Even e-mails to Mr. Dietz were generally shared by Mr. Morrison with third-parties, including Mr. Dietz's father. Additionally, on October 23, 2007, Mr. Morrison faxed a letter to George Gardner, III, the principal of St. Peter School in Gueydan, where the children were enrolled before their mother removed them. In that letter, he apologized for Mrs. Dietz arriving at the school " with armed police officers," but without explanation, blamed that event on Mr. Dietz. The letter also described Mr. Dietz as having " a felony arrest warrant pending in Mexico for child abduction, along with other charges and judgments, including failure to pay court-ordered child support." This gratuitous language was added to the letter whose stated purpose was to request that the children's records be forwarded to a school in Mexico.

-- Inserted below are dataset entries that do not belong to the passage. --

--- config.mk ---
export PLATFORM = sky130hd
export DESIGN_NAME = clmul_kara_split_seq_flat
export DESIGN_NICKNAME = d
export VERILOG_FILES = /design/src/rtl/clmul_kara_split_seq_pkg.sv /design/src/rtl/clmul_kara_split_seq_if.sv /design/src/rtl/clmul_kara_split_seq_gf2_digit_mac.sv /design/src/rtl/clmul_kara_split_seq.sv /design/src/flat_wrapper.sv
export SDC_FILE = /design/constraint.sdc
export NUM_CORES = 1
export LEC_CHECK = 0
export BUFFER_PORTS_ARGS = -buffer_cell sky130_fd_sc_hd__buf_4
export CAP_MARGIN = 20
export CORE_MARGIN = 2
export CORE_UTILIZATION = 50
export DETAILED_ROUTE_END_ITERATION = 6
export GPL_TIMING_DRIVEN = 0
export PLACE_DENSITY = 0.73
export REMOVE_ABC_BUFFERS = 1
export SLEW_MARGIN = 40
export SYNTH_ARGS = -nofsm -noshare
export SYNTH_HDL_FRONTEND = slang
export SYNTH_SLANG_ARGS = --single-unit
--- constraint.sdc ---
create_clock -name clk -period 4.6 [get_ports clk]
set_input_delay 0.92 -clock clk [delete_from_list [all_inputs] [get_ports clk]]
set_output_delay 0.92 -clock clk [all_outputs]
set_load 0.02 [all_outputs]
--- src/rtl/clmul_kara_split_seq_pkg.sv ---
// Shared constants, FSM state type and helpers for the Karatsuba split stage
// of the 64-bit carry-less multiplier.
package kara_pkg;

    localparam int HALF_W = 32;
    localparam int DIGIT  = 4;
    localparam int PROD_W = 2 * HALF_W - 1;

    typedef enum logic [2:0] {
        IDLE    = 3'd0,
        MUL_LO  = 3'd1,
        MUL_HI  = 3'd2,
        MUL_MID = 3'd3,
        DONE    = 3'd4
    } kara_state_t;

    // Number of digit-serial steps needed for one W x W partial product.
    function automatic int digit_count(input int w, input int d);
        return w / d;
    endfunction

endpackage

--- src/rtl/clmul_kara_split_seq_if.sv ---
// Operand/result handshake bundle between the producer, the split stage and
// the downstream overlap-sum recombiner.
interface clmul_kara_split_seq_if
    import kara_pkg::*;
#(
    parameter int W = HALF_W
);
    logic             in_valid;
    logic             in_ready;
    logic [2*W-1:0]   a;
    logic [2*W-1:0]   b;
    logic             out_valid;
    logic             out_ready;
    logic [2*W-2:0]   z0;
    logic [2*W-2:0]   z1;
    logic [2*W-2:0]   z2;
    logic             busy;

    modport master (
        output in_valid, a, b, out_ready,
        input  in_ready, out_valid, z0, z1, z2, busy
    );

    modport slave (
        input  in_valid, a, b, out_ready,
        output in_ready, out_valid, z0, z1, z2, busy
    );
endinterface

--- src/rtl/clmul_kara_split_seq_gf2_digit_mac.sv ---
// One digit-serial step of a GF(2)[x] multiply: shift the running product by
// one digit and fold in x times the current D-bit digit of y.
module gf2_digit_mac #(
    parameter int W = 32,
    parameter int D = 4
) (
    input  logic [2*W-2:0] acc_in,
    input  logic [W-1:0]   x,
    input  logic [D-1:0]   digit,
    output logic [2*W-2:0] acc_out
);
    localparam int PW = 2 * W - 1;

    logic [PW-1:0] partial_s;

    // Carry-less partial sum of x shifted by each set digit bit.
    always_comb begin
        partial_s = '0;
        for (int j = 0; j < D; j++) begin
            partial_s = partial_s ^ (digit[j] ? (PW'(x) << j) : {PW{1'b0}});
        end
    end

    // Bits pushed past the top can only be zero: the final degree is at most 2W-2.
    assign acc_out = (acc_in << D) ^ partial_s;

endmodule

--- src/rtl/clmul_kara_split_seq.sv ---
// Karatsuba split stage: one digit-serial GF(2) engine computes z0, z2 and z1
// in three consecutive phases, then offers the bundle over valid/ready.
module clmul_kara_split_seq
    import kara_pkg::*;
#(
    parameter int W = HALF_W,
    parameter int D = DIGIT
) (
    input logic                   clk,
    input logic                   rst_n,
    clmul_kara_split_seq_if.slave bus
);
    localparam int PW   = 2 * W - 1;
    localparam int NDIG = digit_count(W, D);
    localparam int CW   = (NDIG > 1) ? $clog2(NDIG) : 1;
    localparam int BW   = $clog2(W);

    kara_state_t    state_r;
    kara_state_t    next_state_s;
    logic [2*W-1:0] a_r;
    logic [2*W-1:0] b_r;
    logic [PW-1:0]  acc_r;
    logic [CW-1:0]  cnt_r;
    logic [PW-1:0]  z0_r;
    logic [PW-1:0]  z1_r;
    logic [PW-1:0]  z2_r;
    logic           in_ready_r;
    logic           out_valid_r;
    logic           busy_r;

    logic           accept_s;
    logic           last_s;
    logic           mul_s;
    logic [W-1:0]   x_s;
    logic [W-1:0]   y_s;
    logic [BW-1:0]  base_s;
    logic [D-1:0]   digit_s;
    logic [PW-1:0]  acc_next_s;

    assign accept_s = (state_r == IDLE) && bus.in_valid;
    assign last_s   = (cnt_r == CW'(NDIG - 1));

    // Next-state decode for the phase sequencer.
    always_comb begin
        next_state_s = state_r;
        case (state_r)
            IDLE:    if (accept_s)      next_state_s = MUL_LO;  else next_state_s = IDLE;
            MUL_LO:  if (last_s)        next_state_s = MUL_HI;  else next_state_s = MUL_LO;
            MUL_HI:  if (last_s)        next_state_s = MUL_MID; else next_state_s = MUL_HI;
            MUL_MID: if (last_s)        next_state_s = DONE;    else next_state_s = MUL_MID;
            DONE:    if (bus.out_ready) next_state_s = IDLE;    else next_state_s = DONE;
            default: next_state_s = IDLE;
        endcase
    end

    // Per-phase operand selection for the shared MAC engine.
    always_comb begin
        x_s   = '0;
        y_s   = '0;
        mul_s = 1'b0;
        case (state_r)
            MUL_LO: begin
                x_s   = a_r[W-1:0];
                y_s   = b_r[W-1:0];
                mul_s = 1'b1;
            end
            MUL_HI: begin
                x_s   = a_r[2*W-1:W];
                y_s   = b_r[2*W-1:W];
                mul_s = 1'b1;
            end
            MUL_MID: begin
                x_s   = a_r[W-1:0] ^ a_r[2*W-1:W];
                y_s   = b_r[W-1:0] ^ b_r[2*W-1:W];
                mul_s = 1'b1;
            end
            default: begin
                x_s   = '0;
                y_s   = '0;
                mul_s = 1'b0;
            end
        endcase
    end

    // y is walked MSB digit first so the accumulator only ever shifts left.
    assign base_s  = BW'((NDIG - 1 - int'(cnt_r)) * D);
    assign digit_s = y_s[base_s +: D];

    gf2_digit_mac #(
        .W (W),
        .D (D)
    ) u_mac (
        .acc_in  (acc_r),
        .x       (x_s),
        .digit   (digit_s),
        .acc_out (acc_next_s)
    );

    // Phase sequencer state register.
    always_ff @(posedge clk or negedge rst_n) begin
        if (!rst_n) begin
            state_r <= IDLE;
        end else begin
            state_r <= next_state_s;
        end
    end

    // Operand capture, digit accumulation, result registers and status flags.
    always_ff @(posedge clk or negedge rst_n) begin
        if (!rst_n) begin
            a_r         <= '0;
            b_r         <= '0;
            acc_r       <= '0;
            cnt_r       <= '0;
            z0_r        <= '0;
            z1_r        <= '0;
            z2_r        <= '0;
            in_ready_r  <= 1'b1;
            out_valid_r <= 1'b0;
            busy_r      <= 1'b0;
        end else begin
            in_ready_r  <= (next_state_s == IDLE);
            out_valid_r <= (next_state_s == DONE);
            busy_r      <= (next_state_s != IDLE);
            if (accept_s) begin
                a_r   <= bus.a;
                b_r   <= bus.b;
                acc_r <= '0;
                cnt_r <= '0;
            end else if (mul_s) begin
                if (last_s) begin
                    acc_r <= '0;
                    cnt_r <= '0;
                    case (state_r)
                        MUL_LO:  z0_r <= acc_next_s;
                        MUL_HI:  z2_r <= acc_next_s;
                        MUL_MID: z1_r <= acc_next_s;
                        default: z0_r <= z0_r;
                    endcase
                end else begin
                    acc_r <= acc_next_s;
                    cnt_r <= cnt_r + CW'(1);
                end
            end else begin
                acc_r <= acc_r;
                cnt_r <= cnt_r;
            end
        end
    end

    assign bus.in_ready  = in_ready_r;
    assign bus.out_valid = out_valid_r;
    assign bus.busy      = busy_r;
    assign bus.z0        = z0_r;
    assign bus.z1        = z1_r;
    assign bus.z2        = z2_r;

endmodule

--- src/flat_wrapper.sv ---
// flat-port wrapper written by rule: the top's interface ports become plain ports
module clmul_kara_split_seq_flat import kara_pkg::*;
#(
    parameter int W = HALF_W,
    parameter int D = DIGIT
)
  (clk, rst_n, bus_in_valid, bus_a, bus_b, bus_out_ready, bus_in_ready, bus_out_valid, bus_z0, bus_z1, bus_z2, bus_busy);
  clmul_kara_split_seq_if #(.W(W)) bus_i ();
  input logic clk;
  input logic rst_n;
  input wire logic [$bits(bus_i.in_valid)-1:0] bus_in_valid;
  input wire logic [$bits(bus_i.a)-1:0] bus_a;
  input wire logic [$bits(bus_i.b)-1:0] bus_b;
  input wire logic [$bits(bus_i.out_ready)-1:0] bus_out_ready;
  output wire logic [$bits(bus_i.in_ready)-1:0] bus_in_ready;
  output wire logic [$bits(bus_i.out_valid)-1:0] bus_out_valid;
  output wire logic [$bits(bus_i.z0)-1:0] bus_z0;
  output wire logic [$bits(bus_i.z1)-1:0] bus_z1;
  output wire logic [$bits(bus_i.z2)-1:0] bus_z2;
  output wire logic [$bits(bus_i.busy)-1:0] bus_busy;
  assign bus_i.in_valid = bus_in_valid;
  assign bus_i.a = bus_a;
  assign bus_i.b = bus_b;
  assign bus_i.out_ready = bus_out_ready;
  assign bus_in_ready = bus_i.in_ready;
  assign bus_out_valid = bus_i.out_valid;
  assign bus_z0 = bus_i.z0;
  assign bus_z1 = bus_i.z1;
  assign bus_z2 = bus_i.z2;
  assign bus_busy = bus_i.busy;
  clmul_kara_split_seq #(.W(W), .D(D)) u_core (.clk(clk), .rst_n(rst_n), .bus(bus_i));
endmodule
==> metrics <==
ant diodes=0; vias in the first global route=13900; critical path class=reg -> reg; P&R area growth vs syn=26.5%; asr flop ratio synth=1.00; Die Area=37400 um^2; synthesized area per cell=around 11 um^2; GPL Wtd Cong=roughly 0.81; R2R setup slack=about 370 ps; area share of the largest cell type after synthesis=0.536; DR vias=13200; Ports=between 300 and 400; Slew @ Worst Pin=813 ps; Main synth FF type=dfrtp_1; r2r worst-path depth=14; DRT iter0 DRCs=~840; Post-Route WL=roughly 48000 um; final hold violations=0; die span in x=just under 200 um; status=finished, final reports clean; Post-CTS Resized=0; CTS sink count=385; initial antenna violation count=0; routed length per instance=around 20 um; Max Fanout on Critical Path=38; Max Fclk=approximately 0.24 GHz; starting density of the core=0.505; Layout Skew=around 21 ps; number of vias per cell=between 5 and 6; max incr delay on CP=about 700 ps; Crit-path slowest cell=dfrtp_4; Clock Latency Late Sink=540 ps; DRC=0; post-CTS setup repair buffer count=0; CTS root buf=clkbuf_16; Area contributors post-synth=dfrtp_1 54%, mux2_2 14%, nand2_1 8.8%; Critical Path Source Type=flop; cell taking the most area after synthesis=dfrtp_1; largest net degree at the start of global routing=78; remaining antenna violation count=0; Die H=roughly 190 um; worst reg2reg path endpoint=u_core.a_r[17]$_DFFE_PN0P_; sequential area share after synthesis=0.537; synthesis-stage register bit count=385; Synth Cell Area=around 18000 um^2; share of layout cells above drive strength 1=0.371; I/O Buffers=between 300 and 400; TritonRoute pass-1 iters=5; WP data arrival=4650 ps; CTS buffer count=41; Slew headroom=0.458; Hold WS=about 240 ps; ratio of final minimum period to clock period=0.919; worst-path cell chain=buf_12 > nor4_2 > buf_4 > buf_2 > buf_2 > buf_2 > buf_2 > buf_2 > buf_2 > buf_2 > buf_2 > buf_2 > buf_2 > mux2_2; minimum clock period=between 4000 and 5000 ps; htree depth=2; HPWL after detailed placement=34800 um; dpl ws=~350 ps; Final nets=2051; worst min-delay path category=in -> async; Worst Path Required=5020 ps; Core Area=35500 um^2; RSZ-0062 raised after global routing=false; gr usage total=0.261; max-slew violations=0; Most Frequent Cell on Critical Path=buf_2; first-pass GRT wire length=between 70000 and 80000 um; Reg clk slew, reported paths=60 ps; post-synthesis cell count=1577; Worst setup EP type=flop; hold buffers post-CTS=0; gr ovfl total=0; top post-synthesis cells by count=420 x nand2_1, 384 x dfrtp_1, 221 x mux2_2; Synthesis Warnings=0; Synth cell types=55; most frequent cell after synthesis=nand2_1; Final Setup Violations=0; CTS tree=done; WP buf/inv=12; num rows=69; Top Family by Delay on Critical Path=buffers and inverters; setup slack after layout=374 ps; Clock Tree Buf Depth=3; count of flip-flops with a built-in enable after synthesis=0; Worst R2R Start=u_core.state_r[1]$_DFF_PN0_; Max-Cap Viols=0
-- sequential cells by signal, summed over array words and instances (netlist names), 3 cells and up --
name / cells
u_core.bus.z1: 63
u_core.acc_r: 59
u_core.state_r: 3
u_core.bus.z2: 63
u_core.cnt_r: 3
u_core.bus.z0: 63
u_core.a_r: 64
u_core.b_r: 64
-- cells by family after synthesis --
family,Yosys count,synth area share
fa+ha+maj,2,0.00140
xor+xnor,159,0.101
buf+inv,110,0.0294
compound gates,104,0.0480
simple gates,596,0.144
flops,385,0.537
mux,221,0.139
-- cells in the final DEF (no fill, tap or decap), types with 8 or more instances in the layout --
| cell type | synthesis | layout |
|---|---|---|
| nor3_1 | 19 | 18 |
| nor2_1 | 41 | 39 |
| nand2_1 | 420 | 420 |
| buf_2 | 26 | 30 |
| xnor3_1 | 28 | 28 |
| nor4_1 | 15 | 14 |
| and3_1 | 13 | 13 |
| nand2b_1 | 8 | 8 |
| buf_16 | 0 | 8 |
| clkbuf_16 | 0 | 43 |
| xnor2_1 | 55 | 55 |
| clkinv_2 | 0 | 11 |
| dfrtp_1 | 384 | 381 |
| mux2_2 | 221 | 221 |
| buf_4 | 4 | 350 |
| a22o_1 | 59 | 59 |
| nand3_1 | 47 | 46 |
| clkbuf_1 | 58 | 8 |
| o21ai_0 | 17 | 17 |
| xor2_1 | 74 | 74 |
-- worst max-delay path by stage --
| stage | start | endpoint | depth (start not counted) |
|---|---|---|---|
| after floorplan | u_core.state_r[2]$_DFF_PN0_ | u_core.a_r[0]$_DFFE_PN0P_ | 2 |
| after global placement | u_core.state_r[0]$_DFF_PN0_ | u_core.b_r[63]$_DFFE_PN0P_ | 2 |
| after detailed placement | bus_in_valid | u_core.a_r[17]$_DFFE_PN0P_ | 15 |
| after CTS | u_core.state_r[1]$_DFF_PN0_ | u_core.a_r[17]$_DFFE_PN0P_ | 14 |
| after global routing | u_core.state_r[1]$_DFF_PN0_ | u_core.a_r[17]$_DFFE_PN0P_ | 14 |
| final | u_core.state_r[1]$_DFF_PN0_ | u_core.a_r[17]$_DFFE_PN0P_ | 14 |
-- final cells by class --
class	count	area [um^2]
Fill cell	2744	12800
Sequential cell	385	9650
Multi-Input combinational cell	1082	7860
Timing Repair Buffer	400	3180
Clock buffer	58	1200
Tap cell	461	577
Clock inverter	17	191
Inverter	7	26.3
-- routing by layer --
| layer | routed length (um) | up-vias | part of all wire | GRT usage |
|---|---|---|---|---|
| li1 | - | 5993 | - | - |
| met1 | 20600 | 6659 | 0.42 | 0.354 |
| met2 | 23600 | 473 | 0.49 | 0.431 |
| met3 | 3140 | 91 | 0.065 | 0.0485 |
| met4 | 1220 | 0 | 0.025 | 0.0724 |
| met5 | 0 | - | 0 | 0 |
-- metrics by stage --
stage                     cell area (um^2)  std cells  TNS (ps)  utilization
after floorplan                      17400       1474  -1415310            -
after global placement               20400       2258  -3525790        0.576
after detailed placement             21300       2335         0        0.600
after CTS                            22700       2410         0        0.639
after global routing                 22700       2410         0        0.639
final                                22700       2410         0        0.639
Power is left out: the tool's default activity adds up to more than one toggle a clock period on the data nets, which glitch-free logic cannot reach.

On December 3, 2007, Mr. Morrison informed Mr. Dietz by e-mail, with copies to third-parties including Mr. Albert Dietz, Sr., that he had followed through on his threat to file a complaint with the Colorado Supreme Court. In that same e-mail, he advised Mr. Dietz that he had prepared similar complaints which he intended to file with the New Mexico Disciplinary Board, as well as with the Navajo Nation. Mr. Morrison informed Mr. Dietz that these last two filings could be avoided if a resolution of Mrs. Dietz's matters could be reached. In his trial testimony, Mr. Morrison admitted that he later filed complaints with the State of New York Insurance Fraud Division and the United States Postal Fraud Investigative Department in an effort to put pressure on Mr. Dietz.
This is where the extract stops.